I did have one issue on this flight that’s hard to see: toward the end, I appeared to lose contact, and the copter took off to its “home location”, wherever that may be, but seemed to be toward our parking lot. A few seconds later, I managed to get control again and brought it back and landed without incident. Still, I should RTFM about how to set and recover from such an occurrence.

Driving an 8 digit, 7 segment display based upon the 74HC595…

A few weeks ago, I was scanning the Deal Extreme website, and ordered a few different LED displays, not because of any pressing need, but because I wanted to have some display options available if I needed some for a project. I was especially interested in cheap LED displays. One of the ones I ordered was this 8 digit, 7 segment display, which seemed to have a five pin interface. Without thinking about it too much, I went ahead and ordered it.

Today, they arrived. Like a lot of things that come from dealextreme, this one had been shipped somewhat haphazardly: the right angle header pins were significantly bent, but a little gentle prodding moved them back into place. I then spent a few minutes trying to decide what the module actually needed.

Unlike the modules I’ve had previously based upon the TM1637/TM1638/TM1640, these modules did not have a controller onboard that could latch all the segments and hold values. Instead, this board has 2 8 bit shift registers (namely, the 74HC595). Basically, one shift register controls which of the 8 digits are powered up (a high value in the 8 bit word indicates that the corresponding digit has a power on its cathode (which is common to all the segments of the LED) and the other 8 bit word tells it which segment is turned on (actually, it’s inverted: a 1 indicates the corresponding segment is off).

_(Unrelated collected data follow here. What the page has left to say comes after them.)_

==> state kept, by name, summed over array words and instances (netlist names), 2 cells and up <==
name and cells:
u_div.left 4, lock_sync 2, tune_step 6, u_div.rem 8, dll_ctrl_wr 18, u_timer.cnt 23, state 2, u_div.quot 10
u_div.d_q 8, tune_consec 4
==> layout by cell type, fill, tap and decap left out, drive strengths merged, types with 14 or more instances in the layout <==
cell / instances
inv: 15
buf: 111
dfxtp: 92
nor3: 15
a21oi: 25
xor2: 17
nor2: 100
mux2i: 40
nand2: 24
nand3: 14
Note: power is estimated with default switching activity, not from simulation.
`config.mk`:
```
export PLATFORM = sky130hd
export DESIGN_NAME = sp_port
export DESIGN_NICKNAME = d
export VERILOG_FILES = /design/src/rtl/sp_pkg.sv /design/src/rtl/sp_rate.sv /design/src/rtl/sp_atx.sv /design/src/rtl/sp_arx.sv /design/src/rtl/sp_sync.sv /design/src/rtl/sp_port.sv
export SDC_FILE = /design/constraint.sdc
export NUM_CORES = 1
export LEC_CHECK = 0
export BUFFER_PORTS_ARGS = -buffer_cell sky130_fd_sc_hd__buf_4
export CAP_MARGIN = 20
export CORE_UTILIZATION = 45
export DETAILED_ROUTE_END_ITERATION = 8
export GPL_ROUTABILITY_DRIVEN = 0
export GPL_TIMING_DRIVEN = 0
export PLACE_DENSITY = 0.7
export SYNTH_ARGS = -nofsm -noshare
export SYNTH_HDL_FRONTEND = slang
export SYNTH_SLANG_ARGS = --single-unit
```
`constraint.sdc`:
```
create_clock -name clk -period 5.1 [get_ports clk]
set_clock_uncertainty 0.2 [all_clocks]
set_input_delay 1.02 -clock clk [delete_from_list [all_inputs] [get_ports clk]]
set_output_delay 1.02 -clock clk [all_outputs]
set_load 0.005 [all_outputs]
```
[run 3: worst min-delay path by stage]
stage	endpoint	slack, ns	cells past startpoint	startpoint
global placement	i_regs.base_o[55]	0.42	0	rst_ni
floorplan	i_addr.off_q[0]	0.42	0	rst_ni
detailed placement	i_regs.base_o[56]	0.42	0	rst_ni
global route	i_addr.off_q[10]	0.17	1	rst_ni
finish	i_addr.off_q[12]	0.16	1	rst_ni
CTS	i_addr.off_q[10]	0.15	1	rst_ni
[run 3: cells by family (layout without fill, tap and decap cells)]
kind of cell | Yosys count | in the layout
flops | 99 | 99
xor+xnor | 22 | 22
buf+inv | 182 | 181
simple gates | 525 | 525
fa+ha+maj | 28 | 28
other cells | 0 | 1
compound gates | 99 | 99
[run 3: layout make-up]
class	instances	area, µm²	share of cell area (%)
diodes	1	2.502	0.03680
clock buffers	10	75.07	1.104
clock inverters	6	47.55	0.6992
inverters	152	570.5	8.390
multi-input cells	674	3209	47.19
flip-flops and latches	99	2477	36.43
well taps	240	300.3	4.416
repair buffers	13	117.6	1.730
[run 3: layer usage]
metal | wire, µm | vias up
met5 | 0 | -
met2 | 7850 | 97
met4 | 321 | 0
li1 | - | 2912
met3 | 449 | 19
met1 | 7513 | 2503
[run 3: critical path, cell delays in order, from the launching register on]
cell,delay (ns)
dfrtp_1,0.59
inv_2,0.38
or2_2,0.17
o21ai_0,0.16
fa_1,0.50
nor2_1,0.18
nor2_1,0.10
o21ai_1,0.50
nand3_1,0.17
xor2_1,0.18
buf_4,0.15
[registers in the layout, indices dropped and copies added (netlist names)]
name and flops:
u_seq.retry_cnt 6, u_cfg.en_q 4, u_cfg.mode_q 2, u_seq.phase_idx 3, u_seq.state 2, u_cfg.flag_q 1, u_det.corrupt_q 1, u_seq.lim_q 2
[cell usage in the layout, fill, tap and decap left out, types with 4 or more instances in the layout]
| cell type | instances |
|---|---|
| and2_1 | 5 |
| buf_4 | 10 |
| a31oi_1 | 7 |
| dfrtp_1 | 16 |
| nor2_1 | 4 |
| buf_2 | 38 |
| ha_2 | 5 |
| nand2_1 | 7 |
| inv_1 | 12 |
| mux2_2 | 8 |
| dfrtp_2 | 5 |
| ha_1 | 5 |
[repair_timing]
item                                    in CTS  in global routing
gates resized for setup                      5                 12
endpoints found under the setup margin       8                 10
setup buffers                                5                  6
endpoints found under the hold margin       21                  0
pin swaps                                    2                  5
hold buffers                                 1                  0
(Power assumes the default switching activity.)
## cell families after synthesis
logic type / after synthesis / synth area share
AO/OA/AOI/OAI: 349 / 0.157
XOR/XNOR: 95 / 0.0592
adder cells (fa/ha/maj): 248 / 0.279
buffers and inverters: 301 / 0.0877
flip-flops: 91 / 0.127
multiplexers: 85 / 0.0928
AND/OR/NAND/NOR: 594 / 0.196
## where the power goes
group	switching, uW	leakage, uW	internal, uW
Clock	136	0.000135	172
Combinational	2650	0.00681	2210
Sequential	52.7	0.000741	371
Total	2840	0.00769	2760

But here lies the rub: you only have 8+8 control lines, but you have to control 56 (actually 64 if you include the decimal points) segments. The way you get around this is to display a single digit at a time, but only do it for a short period of time. If you flip between digits fast enough, your persistence of vision will merge them into a consistent display.

The usual way to do this with an Arduino would be to use the shiftOut statement to clock the data out on some serial pins, and then call delay (or delayMicrosecond) to wait a bit, then shift the data out for the next digit, etc… But that makes the loop() difficult to write: you have to interleave both the display and all the other work that you have to do, with careful attention to timing.

There is a better way: interrupts. In particular, I used the TimerOne library (available on the Teensy as well as the Arduino libraries) to setup a timer interrupt. The idea is to contain a display buffer of 8 bytes, one byte per digit, which specifies which of the 8 segments is on. When the interrupt occurs, it clocks out the cathode and then the segments for the specified digit as quickly as it can, and then increments the display digit by one, wrapping around if necessary. Because this happens in an interrupt, it means that display happens without any real use intervention. When you want to change what is displayed on the display, you just change the contents of the segment buffer and then the interrupt fires next time, the appropriate digit will
be displayed.

The basic code worked the first time I typed it in (modulo plugging jumpers into the wrong pins on the Teensy, and with the digits occurring in the reverse order than I desired). A moments tweaking yielded this nice, steady display:

I’ve decided that rather than posting code fragments embedded here, I will instead post links to a github repository that holds the necessary code. As I extend and make improvements, you’ll be able to get updated code there.

Another day of flying… this time with the working gimbal…

At lunch today, I managed to get a quick flight in before the field was taken over by soccer players. Unlike my early attempt, this time the gimbal was working. The footage is not all that interesting, since I don’t have FPV setup, I can’t see what the camera is aimed at, which makes the framing hit and miss, but it is at least reasonably stable. I might try to tweak some of the settings for the gimbal, it moves very quickly when you try to tilt the camera up/down.

But I’ve completed five flights, still no crashes!